American comic book series

Alpha Girl is an American five issue comic book series written by Jean-Paul Bonjour and Jeff Roenning, published by Image Comics from February 2012. Roenning came up with the series after viewing an old billboard for a Debbie Gibson perfume, with Bonjour comparing the main character of Judith to "a female version of the Evil Dead's resident hero, Ash".

==Plot==
Alpha Girl follows seventeen-year-old Judith during a zombie apocalypse set during the 1980s. Judith and her brother Buddy were orphaned at a young age by the death of their drug-addicted mother and were placed in separate foster homes. Her brother eventually landed in juvenile detention for attacking a foster father that was molesting him, with Judith resorting to selling used tampons, bodily fluids, and other personal effects in order to raise money for a lawyer to free him. After a cosmetic company botches an attempt to create marketable pheromones, women have begun attacking any men they see and devouring their flesh. As Judith makes her way to where her brother is imprisoned she comes across several different survivors such as teenager Frank and fast food worker Penny. The group brings in several new members such as Judith's former boss, only to quickly lose most of them to either zombies or trigger happy men willing to shoot at anything vaguely female. The group loses member after member until it's just Frank, Penny, and Judith.
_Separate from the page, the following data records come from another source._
`src/jtag2_pkg.sv`:
```
// shared definitions for the two-wire debug TAP slave
// frame state encoding, group-select codes,
// default widths and line-reset run length
`default_nettype none

package jtag2_pkg;

  // ========================================
  // frame states
  // ========================================
  // gray coded, neighbouring states differ in one bit
  typedef enum logic [3:0] {
    ST_IDLE   = 4'b0000,
    ST_START  = 4'b0001,
    ST_RW     = 4'b0011,
    ST_RS     = 4'b0010,
    ST_TRN1   = 4'b0110,
    ST_DATA   = 4'b0111,
    ST_SYNC   = 4'b0101,
    ST_PARITY = 4'b0100,
    ST_TRN2   = 4'b1100
  } frame_state_t;

  // ========================================
  // register group select
  // ========================================
  // first RS bit on the pin lands in bit 0
  typedef logic [1:0] grp_sel_t;

  // instruction group, 8 data cycles
  localparam grp_sel_t GRP_IR = 2'b10;
  // data group, 32 data cycles
  localparam grp_sel_t GRP_DR = 2'b11;
  // codes 00 and 01 run 8 data cycles with no effect

  // ========================================
  // defaults
  // ========================================
  localparam int DR_WIDTH_DEF     = 32;
  localparam int IR_WIDTH_DEF     = 8;
  // high cycles before a line reset is flagged
  localparam int LINE_RST_LEN_DEF = 80;

endpackage

`default_nettype wire

```
`src/jtag2_ctrl_if.sv`:
```
// frame-phase strobes between frame controller and data path
// all signals are one-tclk levels decoded from the frame state
`timescale 1ns/10ps
`default_nettype none

interface jtag2_ctrl_if;

  // DATA state, instruction group
  logic shift_ir;
  // DATA state, data group
  logic shift_dr;
  // TRN1 of a data-group read
  logic capture_dr;
  // SYNC state of a read
  logic sync_bit;
  // PARITY state
  logic parity_bit;
  // latched read/write bit, 1 = read
  logic read_op;
  // TRN1 of a read, pin turns to output
  logic oe_set;
  // TRN2 or line reset, pin back to input
  logic oe_clr;

  // frame controller side
  modport ctrl (
    output shift_ir, shift_dr, capture_dr, sync_bit,
    output parity_bit, read_op, oe_set, oe_clr
  );

  // data path side
  modport data (
    input shift_ir, shift_dr, capture_dr, sync_bit,
    input parity_bit, read_op, oe_set, oe_clr
  );

endinterface

`default_nettype wire

```
`src/jtag2_data_path.sv`:
```
// data path
// shared shift register for instruction and data group,
// read-back parity, falling-edge pin driver and output enable
`timescale 1ns/10ps
`default_nettype none

module jtag2_data_path #(
  parameter int DR_WIDTH = 32
) (
  input  wire                 tclk,
  input  wire                 trst_b,
  input  wire                 tms_i,
  input  wire  [DR_WIDTH-1:0] rd_data_i,
  output logic [DR_WIDTH-1:0] data_o,
  output logic                tms_o,
  output logic                tms_oe_o,
  jtag2_ctrl_if.data          ctrl_if
);

  // top bit of the instruction inside the shifter
  localparam int IR_MSB = jtag2_pkg::IR_WIDTH_DEF - 1;

  logic [DR_WIDTH-1:0] shift_q;
  logic [DR_WIDTH-1:0] shift_d;
  logic                rd_par_q;
  logic                rd_shift;

  // read-back bit goes out while the data group shifts
  assign rd_shift = ctrl_if.shift_dr && ctrl_if.read_op;

  // ========================================
  // shift register
  // ========================================
  // lsb first, new bits enter at the top
  always_comb begin
    shift_d = shift_q;
    if (ctrl_if.capture_dr) begin
      shift_d = rd_data_i;
    end else if (ctrl_if.shift_dr) begin
      shift_d = {tms_i, shift_q[DR_WIDTH-1:1]};
    end else if (ctrl_if.shift_ir) begin
      // instruction sits in the low bits, rest cleared
      shift_d             = '0;
      shift_d[IR_MSB:0]   = {tms_i, shift_q[IR_MSB:1]};
    end
  end

  always_ff @(posedge tclk) begin
    shift_q <= shift_d;
  end

  assign data_o = shift_q;

  // read parity, 1 xor every bit sent
  always_ff @(posedge tclk) begin
    if (ctrl_if.capture_dr) begin
      rd_par_q <= 1'b1;
    end else if (rd_shift) begin
      rd_par_q <= rd_par_q ^ shift_q[0];
    end
  end

  // ========================================
  // pin output
  // ========================================
  // updated on the falling edge, half a cycle before the host samples
  // idle level is high
  always_ff @(negedge tclk or negedge trst_b) begin
    if (!trst_b) begin
      tms_o <= 1'b1;
    end else if (ctrl_if.sync_bit) begin
      tms_o <= 1'b0;
    end else if (rd_shift) begin
      tms_o <= shift_q[0];
    end else if (ctrl_if.parity_bit && ctrl_if.read_op) begin
      tms_o <= rd_par_q;
    end else begin
      tms_o <= 1'b1;
    end
  end

  // output enable spans SYNC to TRN2 of a read
  // clear has priority so a line reset always releases the pin
  always_ff @(posedge tclk or negedge trst_b) begin
    if (!trst_b) begin
      tms_oe_o <= 1'b0;
    end else if (ctrl_if.oe_clr) begin
      tms_oe_o <= 1'b0;
    end else if (ctrl_if.oe_set) begin
      tms_oe_o <= 1'b1;
    end
  end

endmodule

`default_nettype wire

```
`src/jtag2_frame_ctrl.sv`:
```
// frame controller
// frame state machine, read/write latch, group-select shifter,
// data-length counter and write-parity check
// decodes states into data path strobes and host strobes
`timescale 1ns/10ps
`default_nettype none

module jtag2_frame_ctrl #(
  parameter int DR_WIDTH = 32,
  parameter int IR_WIDTH = 8
) (
  input  wire          tclk,
  input  wire          trst_b,
  input  wire          tap_en_i,
  input  wire          tms_i,
  input  wire          line_rst_i,
  output logic         update_ir_o,
  output logic         update_dr_o,
  output logic         capture_dr_o,
  jtag2_ctrl_if.ctrl   ctrl_if
);

  // wide enough for DR_WIDTH-1
  localparam int CNT_W = $clog2(DR_WIDTH);

  jtag2_pkg::frame_state_t state_q;
  jtag2_pkg::frame_state_t state_d;

  logic                 read_q;
  jtag2_pkg::grp_sel_t  rs_q;
  logic                 rs_cnt_q;
  logic [CNT_W-1:0]     data_cnt_q;
  logic                 parity_q;

  logic                 sel_ir;
  logic                 sel_dr;
  logic                 in_data;
  logic                 in_trn1;
  logic                 in_trn2;

  // ========================================
  // state register
  // ========================================
  // line reset wins over every transition
  always_ff @(posedge tclk or negedge trst_b) begin
    if (!trst_b) begin
      state_q <= jtag2_pkg::ST_IDLE;
    end else if (line_rst_i) begin
      state_q <= jtag2_pkg::ST_IDLE;
    end else begin
      state_q <= state_d;
    end
  end

  // next state
  always_comb begin
    state_d = state_q;
    case (state_q)
      jtag2_pkg::ST_IDLE: begin
        // low pin is the start bit
        if (tap_en_i && !tms_i) begin
          state_d = jtag2_pkg::ST_RW;
        end else if (tap_en_i) begin
          state_d = jtag2_pkg::ST_START;
        end
      end
      jtag2_pkg::ST_START: begin
        if (!tms_i) begin
          state_d = jtag2_pkg::ST_RW;
        end
      end
      jtag2_pkg::ST_RW: begin
        state_d = jtag2_pkg::ST_RS;
      end
      jtag2_pkg::ST_RS: begin
        // two select bits
        if (!rs_cnt_q) begin
          state_d = jtag2_pkg::ST_TRN1;
        end
      end
      jtag2_pkg::ST_TRN1: begin
        // reads insert a sync cycle
        if (read_q) begin
          state_d = jtag2_pkg::ST_SYNC;
        end else begin
          state_d = jtag2_pkg::ST_DATA;
        end
      end
      jtag2_pkg::ST_SYNC: begin
        state_d = jtag2_pkg::ST_DATA;
      end
      jtag2_pkg::ST_DATA: begin
        if (data_cnt_q == '0) begin
          state_d = jtag2_pkg::ST_PARITY;
        end
      end
      jtag2_pkg::ST_PARITY: begin
        state_d = jtag2_pkg::ST_TRN2;
      end
      jtag2_pkg::ST_TRN2: begin
        // back to back frames, no idle in between
        state_d = jtag2_pkg::ST_START;
      end
      default: begin
        state_d = jtag2_pkg::ST_IDLE;
      end
    endcase
  end

  // ========================================
  // frame header fields
  // ========================================
  // read/write bit, 1 = read
  always_ff @(posedge tclk or negedge trst_b) begin
    if (!trst_b) begin
      read_q <= 1'b0;
    end else if (state_q == jtag2_pkg::ST_RW) begin
      read_q <= tms_i;
    end
  end

  // group select, shifted in from the top
  // rs_cnt_q marks the first RS cycle
  always_ff @(posedge tclk or negedge trst_b) begin
    if (!trst_b) begin
      rs_q     <= '0;
      rs_cnt_q <= 1'b0;
    end else if (state_q == jtag2_pkg::ST_RW) begin
      rs_cnt_q <= 1'b1;
    end else if (state_q == jtag2_pkg::ST_RS) begin
      rs_q     <= {tms_i, rs_q[1]};
      rs_cnt_q <= 1'b0;
    end
  end

  assign sel_ir  = (rs_q == jtag2_pkg::GRP_IR);
  assign sel_dr  = (rs_q == jtag2_pkg::GRP_DR);
  assign in_data = (state_q == jtag2_pkg::ST_DATA);
  assign in_trn1 = (state_q == jtag2_pkg::ST_TRN1);
  assign in_trn2 = (state_q == jtag2_pkg::ST_TRN2);

  // data length, loaded once the group is known
  // unused groups take the short length
  always_ff @(posedge tclk or negedge trst_b) begin
    if (!trst_b) begin
      data_cnt_q <= '0;
    end else if (in_trn1) begin
      data_cnt_q <= sel_dr ? CNT_W'(DR_WIDTH - 1) : CNT_W'(IR_WIDTH - 1);
    end else if (in_data) begin
      data_cnt_q <= data_cnt_q - 1'b1;
    end
  end

  // ========================================
  // write parity
  // ========================================
  // odd parity over data and parity bit, zero means good
  always_ff @(posedge tclk or negedge trst_b) begin
    if (!trst_b) begin
      parity_q <= 1'b1;
    end else if (state_q == jtag2_pkg::ST_RW) begin
      parity_q <= 1'b1;
    end else if (in_data && (sel_ir || sel_dr)) begin
      parity_q <= parity_q ^ tms_i;
    end else if (state_q == jtag2_pkg::ST_PARITY) begin
      parity_q <= parity_q ^ tms_i;
    end
  end

  // ========================================
  // strobes
  // ========================================
  // updates only for good writes, instruction reads do nothing
  assign update_ir_o  = in_trn2 && sel_ir && !read_q && !parity_q;
  assign update_dr_o  = in_trn2 && sel_dr && !read_q && !parity_q;
  assign capture_dr_o = in_trn1 && sel_dr && read_q;

  assign ctrl_if.shift_ir   = in_data && sel_ir;
  assign ctrl_if.shift_dr   = in_data && sel_dr;
  assign ctrl_if.capture_dr = capture_dr_o;
  assign ctrl_if.sync_bit   = (state_q == jtag2_pkg::ST_SYNC);
  assign ctrl_if.parity_bit = (state_q == jtag2_pkg::ST_PARITY);
  assign ctrl_if.read_op    = read_q;
  assign ctrl_if.oe_set     = in_trn1 && read_q;
  assign ctrl_if.oe_clr     = in_trn2 || line_rst_i;

endmodule

`default_nettype wire

```
`src/jtag2_line_reset.sv`:
```
// line reset detector
// counts consecutive high pin cycles, flags while the count is zero
`timescale 1ns/10ps
`default_nettype none

module jtag2_line_reset #(
  parameter int LINE_RST_LEN = 80
) (
  input  wire  tclk,
  input  wire  trst_b,
  input  wire  tms_i,
  output logic line_rst_o
);

  // room for the reload value itself
  localparam int CNT_W = $clog2(LINE_RST_LEN + 1);

  logic [CNT_W-1:0] rst_cnt_q;

  // down-counter
  // any low cycle restarts the run, zero wraps back to full length
  always_ff @(posedge tclk or negedge trst_b) begin
    if (!trst_b) begin
      rst_cnt_q <= CNT_W'(LINE_RST_LEN);
    end else if (!tms_i) begin
      rst_cnt_q <= CNT_W'(LINE_RST_LEN);
    end else if (rst_cnt_q != '0) begin
      rst_cnt_q <= rst_cnt_q - 1'b1;
    end else begin
      rst_cnt_q <= CNT_W'(LINE_RST_LEN);
    end
  end

  // high during the cycle after LINE_RST_LEN high samples
  assign line_rst_o = (rst_cnt_q == '0);

endmodule

`default_nettype wire

```
`src/jtag2_tap_top.sv`:
```
// two-wire debug TAP slave, top level
// line reset detector, frame controller and data path
// joined through one control interface
`timescale 1ns/10ps
`default_nettype none

module jtag2_tap_top #(
  parameter int DR_WIDTH     = jtag2_pkg::DR_WIDTH_DEF,
  parameter int IR_WIDTH     = jtag2_pkg::IR_WIDTH_DEF,
  parameter int LINE_RST_LEN = jtag2_pkg::LINE_RST_LEN_DEF
) (
  input  wire                 tclk,
  input  wire                 trst_b,
  input  wire                 tap_en_i,
  input  wire                 tms_i,
  input  wire  [DR_WIDTH-1:0] rd_data_i,
  output logic                tms_o,
  output logic                tms_oe_o,
  output logic                line_rst_o,
  output logic                update_ir_o,
  output logic                update_dr_o,
  output logic                capture_dr_o,
  output logic [DR_WIDTH-1:0] data_o
);

  // frame phase strobes
  jtag2_ctrl_if u_ctrl_if ();

  // ========================================
  // line reset
  // ========================================
  jtag2_line_reset #(
    .LINE_RST_LEN (LINE_RST_LEN)
  ) u_line_reset (
    .tclk       (tclk),
    .trst_b     (trst_b),
    .tms_i      (tms_i),
    .line_rst_o (line_rst_o)
  );

  // ========================================
  // frame control and data
  // ========================================
  jtag2_frame_ctrl #(
    .DR_WIDTH (DR_WIDTH),
    .IR_WIDTH (IR_WIDTH)
  ) u_frame_ctrl (
    .tclk         (tclk),
    .trst_b       (trst_b),
    .tap_en_i     (tap_en_i),
    .tms_i        (tms_i),
    .line_rst_i   (line_rst_o),
    .update_ir_o  (update_ir_o),
    .update_dr_o  (update_dr_o),
    .capture_dr_o (capture_dr_o),
    .ctrl_if      (u_ctrl_if.ctrl)
  );

  jtag2_data_path #(
    .DR_WIDTH (DR_WIDTH)
  ) u_data_path (
    .tclk      (tclk),
    .trst_b    (trst_b),
    .tms_i     (tms_i),
    .rd_data_i (rd_data_i),
    .data_o    (data_o),
    .tms_o     (tms_o),
    .tms_oe_o  (tms_oe_o),
    .ctrl_if   (u_ctrl_if.data)
  );

endmodule

`default_nettype wire

```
They run into a group of male vigilantes that shoot at the group due to Penny and Judith's gender. They jump off a bridge to escape them, losing Penny in the process. Frank and Judith manage to make it to Buddy's detention center, unaware that the vigilantes are also en route to the same location in order to rape the female inmates, who they mistakenly believe will be uninfected. Judith frees Buddy, who opens the doors to all of the prison cells in order to free the male inmates so they will not die from lack of food and water. This also releases the female inmates, who are infected and attack the vigilantes and the male inmates. Judith, Frank, and Buddy manage to fight their way out and drive off together. However when Judith and Frank are sleeping Buddy is shown to be mentally unstable, as he is shown to be discussing plans to murder Frank.

==Reception==
Critical reception for Alpha Girl has been mostly positive, with Comic Vine calling it a "seriously fun, creator owned book". Major Spoilers praised the series' artwork and potential, citing "clear storytelling and striking character design" as highlights. Shock Till You Drop also praised Alpha Girl, saying that the first issue was "one of the best first issues I've read in quite some time".

MTV Geek wrote that Alpha Girl was "a little shaky in its first outing" but praised the art team. ComicsBulletin.com stated that while the comic has "room to grow", the first issue "doesn't seem to know what to make of itself".